Stored data:

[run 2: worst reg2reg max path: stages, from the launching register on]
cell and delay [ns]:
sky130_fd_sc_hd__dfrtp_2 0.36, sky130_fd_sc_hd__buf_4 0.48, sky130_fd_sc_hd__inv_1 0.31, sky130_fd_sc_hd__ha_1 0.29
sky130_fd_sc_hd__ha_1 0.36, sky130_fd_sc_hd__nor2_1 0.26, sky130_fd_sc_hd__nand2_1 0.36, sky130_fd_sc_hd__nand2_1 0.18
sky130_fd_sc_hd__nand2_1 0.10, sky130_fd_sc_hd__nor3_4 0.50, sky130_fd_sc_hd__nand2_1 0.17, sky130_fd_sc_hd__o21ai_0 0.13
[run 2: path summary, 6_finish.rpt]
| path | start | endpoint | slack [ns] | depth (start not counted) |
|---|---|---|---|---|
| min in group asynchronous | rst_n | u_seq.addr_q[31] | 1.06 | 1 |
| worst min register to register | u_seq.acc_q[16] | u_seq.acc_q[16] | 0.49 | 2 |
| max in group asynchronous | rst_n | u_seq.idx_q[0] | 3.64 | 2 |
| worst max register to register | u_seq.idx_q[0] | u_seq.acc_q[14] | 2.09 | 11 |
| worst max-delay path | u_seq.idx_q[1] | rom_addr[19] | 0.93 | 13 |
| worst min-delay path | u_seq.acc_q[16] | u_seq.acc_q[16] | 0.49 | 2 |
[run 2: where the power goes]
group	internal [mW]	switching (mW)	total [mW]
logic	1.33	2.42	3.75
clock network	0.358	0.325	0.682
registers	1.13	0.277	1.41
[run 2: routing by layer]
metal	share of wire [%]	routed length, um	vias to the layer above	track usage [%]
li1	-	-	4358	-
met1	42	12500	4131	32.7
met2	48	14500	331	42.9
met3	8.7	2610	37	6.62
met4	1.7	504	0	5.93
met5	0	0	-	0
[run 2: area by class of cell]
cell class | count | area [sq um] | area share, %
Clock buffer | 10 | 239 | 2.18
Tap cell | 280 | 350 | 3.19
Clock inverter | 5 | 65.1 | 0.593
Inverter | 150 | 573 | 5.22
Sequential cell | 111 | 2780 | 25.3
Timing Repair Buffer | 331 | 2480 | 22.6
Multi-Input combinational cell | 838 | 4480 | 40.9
<file path="config.mk">
export PLATFORM = sky130hd
export DESIGN_NAME = su_unlock_top
export DESIGN_NICKNAME = d
export VERILOG_FILES = /design/src/rtl/su_pkg.sv /design/src/rtl/su_rst_sync.sv /design/src/rtl/su_match.sv /design/src/rtl/su_opseq.sv /design/src/rtl/su_unlock_top.sv
export SDC_FILE = /design/constraint.sdc
export NUM_CORES = 1
export LEC_CHECK = 0
export CAP_MARGIN = 20
export CORE_MARGIN = 2
export CORE_UTILIZATION = 41
export DETAILED_ROUTE_END_ITERATION = 8
export HOLD_SLACK_MARGIN = 0.1
export PLACE_DENSITY = 0.83
export RECOVER_POWER = 25
export SYNTH_ARGS = -nofsm -noshare
export SYNTH_HDL_FRONTEND = slang
export SYNTH_SLANG_ARGS = --single-unit
export TNS_END_PERCENT = 50
</file>
<file path="constraint.sdc">
create_clock -name clk -period 1 [get_ports clk]
set_clock_uncertainty 0.2 [all_clocks]
set_input_delay 0.1 -clock clk [delete_from_list [all_inputs] [get_ports clk]]
set_output_delay 0.1 -clock clk [all_outputs]
set_load 0.02 [all_outputs]
</file>
$ cat src/rtl/eec_noise_sync.sv
`timescale 1ns/1ps
module eec_noise_sync #(
  parameter int STAGES = 2
) (
  input  logic clk,
  input  logic rst_n,
  input  logic noise_in,
  output logic rise_pulse
);
  logic [STAGES-1:0] chain_q;
  logic              last_q;

  genvar g;
  generate
    for (g = 0; g < STAGES; g++) begin : g_stage
      if (g == 0) begin : g_first
        always_ff @(posedge clk or negedge rst_n) begin
          if (!rst_n) chain_q[0] <= 1'b0;
          else        chain_q[0] <= noise_in;
        end
      end else begin : g_next
        always_ff @(posedge clk or negedge rst_n) begin
          if (!rst_n) chain_q[g] <= 1'b0;
          else        chain_q[g] <= chain_q[g-1];
        end
      end
    end
  endgenerate

  always_ff @(posedge clk or negedge rst_n) begin
    if (!rst_n) last_q <= 1'b0;
    else        last_q <= chain_q[STAGES-1];
  end

  assign rise_pulse = chain_q[STAGES-1] & ~last_q;
endmodule

$ cat src/rtl/eec_free_counter.sv
`timescale 1ns/1ps
module eec_free_counter #(
  parameter int CNT_W = 32
) (
  input  logic             clk,
  input  logic             rst_n,
  output logic [CNT_W-1:0] count
);
  always_ff @(posedge clk or negedge rst_n) begin
    if (!rst_n) count <= '0;
    else        count <= count + 1'b1;
  end
endmodule

$ cat src/rtl/eec_interval.sv
`timescale 1ns/1ps
module eec_interval #(
  parameter int CNT_W = 32
) (
  input  logic             clk,
  input  logic             rst_n,
  input  logic             rise,
  input  logic [CNT_W-1:0] count,
  output logic [CNT_W-1:0] delta
);
  logic [CNT_W-1:0] stamp_q;

  always_ff @(posedge clk or negedge rst_n) begin
    if (!rst_n) begin
      stamp_q <= '0;
      delta   <= '0;
    end else if (rise) begin
      stamp_q <= count;
      delta   <= count - stamp_q;
    end
  end
endmodule
===== src/rtl/rtg_regs.sv =====
module rtg_regs
   import rtg_pkg::*;
#(
   parameter int ADDR_W = 8
) (
   input  logic              clk,
   input  logic              rst_n,
   input  logic              bus_wr,
   input  logic [ADDR_W-1:0] bus_addr,
   input  logic [31:0]       bus_wdata,
   output logic [31:0]       bus_rdata,
   input  logic              frame_end,
   output logic              ctl_en,
   output logic [1:0]        clk_sel,
   output logic [1:0]        pix_fmt,
   output logic [31:0]       fb_base,
   output scan_cfg_t         work_cfg
);
   localparam logic [ADDR_W-1:0] A_CTRL  = ADDR_W'(OFS_CTRL);
   localparam logic [ADDR_W-1:0] A_SIZE  = ADDR_W'(OFS_SIZE);
   localparam logic [ADDR_W-1:0] A_PORCH = ADDR_W'(OFS_PORCH);
   localparam logic [ADDR_W-1:0] A_PULSE = ADDR_W'(OFS_PULSE);
   localparam logic [ADDR_W-1:0] A_SPAN  = ADDR_W'(OFS_SPAN);
   localparam logic [ADDR_W-1:0] A_BASE  = ADDR_W'(OFS_BASE);

   scan_cfg_t   live_cfg;
   logic [29:0] base_word;

   always_ff @(posedge clk or negedge rst_n) begin
      if (!rst_n) begin
         ctl_en    <= 1'b0;
         clk_sel   <= 2'd0;
         pix_fmt   <= 2'd0;
         base_word <= '0;
         live_cfg  <= '0;
      end else if (bus_wr) begin
         case (bus_addr)
            A_CTRL: begin
               ctl_en  <= bus_wdata[0];
               pix_fmt <= bus_wdata[5:4];
               clk_sel <= bus_wdata[7:6];
            end
            A_SIZE:  live_cfg.size  <= bus_wdata;
            A_PORCH: live_cfg.porch <= bus_wdata;
            A_PULSE: live_cfg.pulse <= bus_wdata;
            A_SPAN:  live_cfg.span  <= bus_wdata;
            A_BASE:  base_word      <= bus_wdata[31:2];
            default: ;
         endcase
      end
   end

   // working copy: follows the live set while idle, frozen across a frame
   always_ff @(posedge clk or negedge rst_n) begin
      if (!rst_n)
         work_cfg <= '0;
      else if (!ctl_en || frame_end)
         work_cfg <= live_cfg;
   end

   assign fb_base = {base_word, 2'b00};

   always_comb begin
      case (bus_addr)
         A_CTRL:  bus_rdata = {24'd0, clk_sel, pix_fmt, 3'd0, ctl_en};
         A_SIZE:  bus_rdata = live_cfg.size;
         A_PORCH: bus_rdata = live_cfg.porch;
         A_PULSE: bus_rdata = live_cfg.pulse;
         A_SPAN:  bus_rdata = live_cfg.span;
         A_BASE:  bus_rdata = fb_base;
         default: bus_rdata = 32'd0;
      endcase
   end
endmodule
<file path="src/rtl/susp_wake_pkg.sv">
package susp_wake_pkg;
  typedef enum logic [1:0] {
    MODE_SHALLOW = 2'd0,
    MODE_MID     = 2'd1,
    MODE_DEEP    = 2'd2,
    MODE_SPARE   = 2'd3
  } susp_mode_e;

  localparam int EVT_WOL   = 0;
  localparam int EVT_MAGIC = 1;
  localparam int EVT_LINK  = 2;
  localparam int NUM_EVT   = 3;

  // event sources honoured at each depth; GPIO is honoured at all depths
  function automatic logic [NUM_EVT-1:0] evt_allowed(susp_mode_e m);
    logic [NUM_EVT-1:0] a;
    a = '0;
    case (m)
      MODE_SHALLOW: begin
        a[EVT_WOL]   = 1'b1;
        a[EVT_MAGIC] = 1'b1;
      end
      MODE_MID: a[EVT_LINK] = 1'b1;
      default:  a = '0;
    endcase
    return a;
  endfunction
endpackage

</file>
<file path="src/rtl/gpio_wake_detect.sv">
module gpio_wake_detect #(
  parameter int NUM_GPIO = 11
) (
  input  logic                clk_i,
  input  logic                rst_ni,
  input  logic [NUM_GPIO-1:0] gpio_i,
  input  logic [NUM_GPIO-1:0] pol_i,
  output logic [NUM_GPIO-1:0] edge_o
);
  for (genvar g = 0; g < NUM_GPIO; g++) begin : g_pin
    logic sync1_q, sync2_q, prev_q, lvl;
    assign lvl = sync2_q ^ pol_i[g];
    always_ff @(posedge clk_i or negedge rst_ni) begin
      if (!rst_ni) begin
        sync1_q <= 1'b0;
        sync2_q <= 1'b0;
        prev_q  <= 1'b0;
      end else begin
        sync1_q <= gpio_i[g];
        sync2_q <= sync1_q;
        prev_q  <= lvl;
      end
    end
    assign edge_o[g] = lvl & ~prev_q;
  end
endmodule

</file>
<file path="src/rtl/wake_src_gate.sv">
module wake_src_gate
  import susp_wake_pkg::*;
#(
  parameter int NUM_GPIO = 11,
  localparam int STAT_W  = NUM_GPIO + NUM_EVT
) (
  input  logic                suspend_i,
  input  susp_mode_e          mode_i,
  input  logic [NUM_GPIO-1:0] gpio_edge_i,
  input  logic [NUM_GPIO-1:0] gpio_en_i,
  input  logic [NUM_EVT-1:0]  evt_i,
  input  logic [NUM_EVT-1:0]  evt_en_i,
  output logic [STAT_W-1:0]   hit_o
);
  logic [NUM_EVT-1:0] allow;
  always_comb begin
    allow = evt_allowed(mode_i);
    hit_o[NUM_GPIO-1:0] = {NUM_GPIO{suspend_i}} & gpio_edge_i & gpio_en_i;
    hit_o[STAT_W-1:NUM_GPIO] = {NUM_EVT{suspend_i}} & evt_i & evt_en_i & allow;
  end
endmodule

</file>
<file path="src/rtl/wake_status.sv">
module wake_status #(
  parameter int STAT_W = 14
) (
  input  logic              clk_i,
  input  logic              rst_ni,
  input  logic [STAT_W-1:0] set_i,
  input  logic              clr_we_i,
  input  logic [STAT_W-1:0] clr_mask_i,
  output logic [STAT_W-1:0] status_o
);
  logic [STAT_W-1:0] stat_q, clr;
  assign clr = clr_we_i ? clr_mask_i : '0;
  always_ff @(posedge clk_i or negedge rst_ni) begin
    if (!rst_ni) stat_q <= '0;
    else         stat_q <= (stat_q & ~clr) | set_i;  // set beats clear
  end
  assign status_o = stat_q;
endmodule

</file>
<file path="src/rtl/susp_wake_ctrl.sv">
module susp_wake_ctrl
  import susp_wake_pkg::*;
#(
  parameter int NUM_GPIO = 11,
  localparam int STAT_W  = NUM_GPIO + NUM_EVT
) (
  input  logic                clk_i,
  input  logic                rst_ni,
  input  logic                rwake_cap_i,
  input  logic                suspend_i,
  input  logic                mode_we_i,
  input  logic [1:0]          mode_wd_i,
  input  logic                cfg_we_i,
  input  logic [NUM_GPIO-1:0] gpio_en_i,
  input  logic [NUM_GPIO-1:0] gpio_pol_i,
  input  logic [NUM_EVT-1:0]  evt_en_i,
  input  logic [NUM_GPIO-1:0] gpio_i,
  input  logic                wol_i,
  input  logic                magic_i,
  input  logic                link_chg_i,
  input  logic                clr_we_i,
  input  logic [STAT_W-1:0]   clr_mask_i,
  output logic [STAT_W-1:0]   wake_status_o,
  output logic                wake_req_o,
  output logic                mac_clk_en_o
);
  susp_mode_e          mode_q;
  logic [NUM_GPIO-1:0] gpio_en_q, gpio_pol_q, gpio_edge;
  logic [NUM_EVT-1:0]  evt_en_q, evt;
  logic [STAT_W-1:0]   hit;
  logic                cap_q, armed_q;

  always_ff @(posedge clk_i or negedge rst_ni) begin
    if (!rst_ni) begin
      mode_q     <= MODE_DEEP;
      gpio_en_q  <= '0;
      gpio_pol_q <= '0;
      evt_en_q   <= '0;
    end else begin
      if (mode_we_i) mode_q <= susp_mode_e'(mode_wd_i);
      if (cfg_we_i) begin
        gpio_en_q  <= gpio_en_i;
        gpio_pol_q <= gpio_pol_i;
        evt_en_q   <= evt_en_i;
      end
    end
  end

  // capability captured once, on the first clock after reset release
  always_ff @(posedge clk_i or negedge rst_ni) begin
    if (!rst_ni) begin
      cap_q   <= 1'b0;
      armed_q <= 1'b0;
    end else if (!armed_q) begin
      cap_q   <= rwake_cap_i;
      armed_q <= 1'b1;
    end
  end

  always_comb begin
    evt            = '0;
    evt[EVT_WOL]   = wol_i;
    evt[EVT_MAGIC] = magic_i;
    evt[EVT_LINK]  = link_chg_i;
  end

  gpio_wake_detect #(.NUM_GPIO(NUM_GPIO)) i_gpio_det (
    .clk_i  (clk_i),
    .rst_ni (rst_ni),
    .gpio_i (gpio_i),
    .pol_i  (gpio_pol_q),
    .edge_o (gpio_edge)
  );

  wake_src_gate #(.NUM_GPIO(NUM_GPIO)) i_gate (
    .suspend_i   (suspend_i),
    .mode_i      (mode_q),
    .gpio_edge_i (gpio_edge),
    .gpio_en_i   (gpio_en_q),
    .evt_i       (evt),
    .evt_en_i    (evt_en_q),
    .hit_o       (hit)
  );

  wake_status #(.STAT_W(STAT_W)) i_status (
    .clk_i      (clk_i),
    .rst_ni     (rst_ni),
    .set_i      (hit),
    .clr_we_i   (clr_we_i),
    .clr_mask_i (clr_mask_i),
    .status_o   (wake_status_o)
  );

  assign wake_req_o   = cap_q & suspend_i & (|wake_status_o);
  assign mac_clk_en_o = ~(suspend_i & (mode_q == MODE_SHALLOW));
endmodule

</file>
## src/rtl/sfb_pkg.sv

```systemverilog
// Shared types for the SPI word buffer.
// Assumes: control fields are packed from bit 5 down to bit 0.
package sfb_pkg;
    typedef struct packed {
        logic tx_mark;   // bit 5: transmit watermark select
        logic rx_mark;   // bit 4: receive watermark select
        logic int_clr;   // bit 3: interrupt-clear mode (stored only)
        logic ne_ie;     // bit 2: transmit watermark interrupt enable
        logic nf_ie;     // bit 1: receive watermark interrupt enable
        logic fifo_on;   // bit 0: buffering mode
    } ctrl_t;
endpackage

```

## src/rtl/sfb_ctrl.sv

```systemverilog
// Control register: bit 0 always writable, bits 5:1 writable only while
// bit 0 is already set. Emits a flush pulse when buffering mode is left.
// Assumes: one write strobe per cycle, synchronous active-low reset.
module sfb_ctrl
    import sfb_pkg::*;
(
    input  logic       clk,
    input  logic       rst_n,
    input  logic       wr,
    input  logic [7:0] wdata,
    output ctrl_t      ctrl,
    output logic       flush
);
    logic [5:0] bits_q;

    // Register update with the lock on the upper fields.
    always_ff @(posedge clk) begin
        if (!rst_n) begin
            bits_q <= '0;
        end else if (wr) begin
            if (bits_q[0]) bits_q <= wdata[5:0];
            else           bits_q[0] <= wdata[0];
        end
    end

    assign ctrl  = ctrl_t'(bits_q);
    // Leaving buffering mode empties both queues.
    assign flush = wr && bits_q[0] && !wdata[0];

    p_lock_r2: assert property (@(posedge clk) disable iff (!rst_n)
        (wr && !bits_q[0]) |=> (bits_q[5:1] == $past(bits_q[5:1])));
    p_bit0_r2: assert property (@(posedge clk) disable iff (!rst_n)
        wr |=> (bits_q[0] == $past(wdata[0])));
endmodule

```

## src/rtl/sfb_fifo.sv

```systemverilog
// Word queue with a run-time capacity limit, sticky overflow and flush.
// Assumes: DEPTH >= 2; cap never exceeds DEPTH; pops on empty are ignored.
module sfb_fifo #(
    parameter int W     = 16,
    parameter int DEPTH = 4,
    localparam int CNT_W = $clog2(DEPTH + 1),
    localparam int PTR_W = $clog2(DEPTH)
) (
    input  logic             clk,
    input  logic             rst_n,
    input  logic             flush,
    input  logic [CNT_W-1:0] cap,
    input  logic             push,
    input  logic [W-1:0]     din,
    input  logic             pop,
    output logic [W-1:0]     head,
    output logic [CNT_W-1:0] count,
    output logic             ovf
);
    logic [W-1:0]     mem [DEPTH];
    logic [PTR_W-1:0] wr_ptr, rd_ptr;
    logic             do_push, do_pop;

    function automatic logic [PTR_W-1:0] nxt(input logic [PTR_W-1:0] p);
        return (p == PTR_W'(DEPTH - 1)) ? '0 : p + 1'b1;
    endfunction

    assign do_push = push && (count < cap) && !flush;
    assign do_pop  = pop && (count != '0) && !flush;
    assign head    = mem[rd_ptr];

    // Storage write on an accepted push.
    always_ff @(posedge clk) begin
        if (do_push) mem[wr_ptr] <= din;
    end

    // Pointer, occupancy and overflow tracking.
    always_ff @(posedge clk) begin
        if (!rst_n || flush) begin
            wr_ptr <= '0;
            rd_ptr <= '0;
            count  <= '0;
            ovf    <= 1'b0;
        end else begin
            if (do_push) wr_ptr <= nxt(wr_ptr);
            if (do_pop)  rd_ptr <= nxt(rd_ptr);
            count <= count + CNT_W'(do_push) - CNT_W'(do_pop);
            if (push && !do_push) ovf <= 1'b1;
        end
    end

    p_drop_full_r3: assert property (@(posedge clk) disable iff (!rst_n)
        (push && !pop && !flush && count >= cap) |=> (count == $past(count) && ovf));
    p_ovf_sticky_r3: assert property (@(posedge clk) disable iff (!rst_n)
        (ovf && !flush) |=> ovf);
    p_pop_empty_r9: assert property (@(posedge clk) disable iff (!rst_n)
        (pop && !push && count == '0) |=> (count == '0));
    p_flush_r10: assert property (@(posedge clk) disable iff (!rst_n)
        flush |=> (count == '0 && !ovf));
endmodule

```

## src/rtl/sfb_flags.sv

```systemverilog
// Flag and interrupt logic derived from the current occupancy.
// Assumes: occupancy counts are in words; thresholds are given in bits.
module sfb_flags
    import sfb_pkg::*;
#(
    parameter int W          = 16,
    parameter int DEPTH      = 4,
    parameter int TX_LO_BITS = 16,
    parameter int TX_HI_BITS = 32,
    parameter int RX_LO_BITS = 32,
    parameter int RX_HI_BITS = 48,
    localparam int CNT_W     = $clog2(DEPTH + 1),
    localparam int BITS_W    = $clog2(DEPTH * W + 1)
) (
    input  ctrl_t            ctrl,
    input  logic             txe_ie,
    input  logic             rxf_ie,
    input  logic [CNT_W-1:0] tx_cnt,
    input  logic [CNT_W-1:0] rx_cnt,
    output logic             tx_empty,
    output logic             rx_full,
    output logic             tx_near_empty,
    output logic             rx_near_full,
    output logic             irq
);
    logic [BITS_W-1:0] tx_bits, rx_bits;

    // Occupancy in bits and the four level flags.
    always_comb begin
        tx_bits       = BITS_W'(tx_cnt) * BITS_W'(W);
        rx_bits       = BITS_W'(rx_cnt) * BITS_W'(W);
        tx_empty      = (tx_cnt == '0);
        rx_full       = ctrl.fifo_on ? (rx_cnt == CNT_W'(DEPTH)) : (rx_cnt != '0);
        tx_near_empty = ctrl.fifo_on &&
            (tx_bits <= BITS_W'(ctrl.tx_mark ? TX_LO_BITS * 2 : TX_LO_BITS));
        rx_near_full  = ctrl.fifo_on &&
            (rx_bits >= BITS_W'(ctrl.rx_mark ? RX_LO_BITS : RX_HI_BITS));
    end

    // Combined interrupt request.
    assign irq = (rx_full && rxf_ie) || (tx_empty && txe_ie) ||
                 (tx_near_empty && ctrl.ne_ie) || (rx_near_full && ctrl.nf_ie);

    initial assert (TX_HI_BITS == 2 * TX_LO_BITS);
endmodule

```

## src/rtl/spi_fifo_buf.sv

```systemverilog
// SPI word buffer top: control register, transmit and receive queues,
// and flag/interrupt logic. Capacity is four words in buffering mode and
// one word otherwise. rx_data is registered on an accepted CPU pop.
// Assumes: synchronous active-low reset; all strobes are single-cycle.
module spi_fifo_buf
    import sfb_pkg::*;
#(
    parameter int W     = 16,
    parameter int DEPTH = 4,
    localparam int CNT_W = $clog2(DEPTH + 1)
) (
    input  logic         clk,
    input  logic         rst_n,
    input  logic         cfg_wr,
    input  logic [7:0]   cfg_wdata,
    output logic [7:0]   cfg_rdata,
    input  logic         tx_push,
    input  logic [W-1:0] tx_data,
    input  logic         rx_pop,
    output logic [W-1:0] rx_data,
    input  logic         sh_tx_pop,
    output logic [W-1:0] sh_tx_data,
    input  logic         sh_rx_push,
    input  logic [W-1:0] sh_rx_data,
    input  logic         txe_ie,
    input  logic         rxf_ie,
    output logic         tx_empty,
    output logic         rx_full,
    output logic         tx_near_empty,
    output logic         rx_near_full,
    output logic         tx_ovf,
    output logic         rx_ovf,
    output logic         irq
);
    ctrl_t            ctrl;
    logic             flush;
    logic [CNT_W-1:0] cap, tx_cnt, rx_cnt;
    logic [W-1:0]     rx_head;

    sfb_ctrl u_ctrl (
        .clk(clk), .rst_n(rst_n), .wr(cfg_wr), .wdata(cfg_wdata),
        .ctrl(ctrl), .flush(flush)
    );

    assign cfg_rdata = {2'b00, 6'(ctrl)};
    assign cap       = ctrl.fifo_on ? CNT_W'(DEPTH) : CNT_W'(1);

    sfb_fifo #(.W(W), .DEPTH(DEPTH)) u_txq (
        .clk(clk), .rst_n(rst_n), .flush(flush), .cap(cap),
        .push(tx_push), .din(tx_data), .pop(sh_tx_pop),
        .head(sh_tx_data), .count(tx_cnt), .ovf(tx_ovf)
    );

    sfb_fifo #(.W(W), .DEPTH(DEPTH)) u_rxq (
        .clk(clk), .rst_n(rst_n), .flush(flush), .cap(cap),
        .push(sh_rx_push), .din(sh_rx_data), .pop(rx_pop),
        .head(rx_head), .count(rx_cnt), .ovf(rx_ovf)
    );

    sfb_flags #(.W(W), .DEPTH(DEPTH)) u_flags (
        .ctrl(ctrl), .txe_ie(txe_ie), .rxf_ie(rxf_ie),
        .tx_cnt(tx_cnt), .rx_cnt(rx_cnt),
        .tx_empty(tx_empty), .rx_full(rx_full),
        .tx_near_empty(tx_near_empty), .rx_near_full(rx_near_full),
        .irq(irq)
    );

    // Capture the oldest receive word on an accepted CPU pop.
    always_ff @(posedge clk) begin
        if (!rst_n)                          rx_data <= '0;
        else if (rx_pop && rx_cnt != '0 && !flush) rx_data <= rx_head;
    end

    p_rx_hold_r9: assert property (@(posedge clk) disable iff (!rst_n)
        (rx_cnt == '0) |=> $stable(rx_data));
    p_rx_pop_r11: assert property (@(posedge clk) disable iff (!rst_n)
        (rx_pop && rx_cnt != '0 && !flush) |=> (rx_data == $past(rx_head)));
    p_single_cap_r4: assert property (@(posedge clk) disable iff (!rst_n)
        (!ctrl.fifo_on && !cfg_wr) |=> (tx_cnt <= CNT_W'(1) && rx_cnt <= CNT_W'(1)));
endmodule

```
### src/rtl/vram_init_pkg.sv
package vram_init_pkg;

  typedef enum logic [2:0] {
    CYC_NONE      = 3'd0,
    CYC_RAS_ONLY  = 3'd1,
    CYC_CBR       = 3'd2,
    CYC_XFER_READ = 3'd3,
    CYC_SER_CLK   = 3'd4,
    CYC_STOP_SET  = 3'd5
  } cyc_kind_e;

  typedef enum logic [1:0] {
    PH_PORT,
    PH_XFER,
    PH_SERIAL,
    PH_STOP
  } phase_e;

  typedef enum logic [1:0] {
    ST_PAUSE,
    ST_ISSUE,
    ST_WAIT,
    ST_DONE
  } seq_state_e;

  typedef struct packed {
    logic pauseInc;
    logic cntInc;
    logic cntClr;
  } seq_strobe_t;

endpackage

Activity: What are the exact lines from the beginning of the material through the line containing "[run 2: path summary, 6_finish.rpt]"? Write out those lines alone.

Result of the task:
[run 2: worst reg2reg max path: stages, from the launching register on]
cell and delay [ns]:
sky130_fd_sc_hd__dfrtp_2 0.36, sky130_fd_sc_hd__buf_4 0.48, sky130_fd_sc_hd__inv_1 0.31, sky130_fd_sc_hd__ha_1 0.29
sky130_fd_sc_hd__ha_1 0.36, sky130_fd_sc_hd__nor2_1 0.26, sky130_fd_sc_hd__nand2_1 0.36, sky130_fd_sc_hd__nand2_1 0.18
sky130_fd_sc_hd__nand2_1 0.10, sky130_fd_sc_hd__nor3_4 0.50, sky130_fd_sc_hd__nand2_1 0.17, sky130_fd_sc_hd__o21ai_0 0.13
[run 2: path summary, 6_finish.rpt]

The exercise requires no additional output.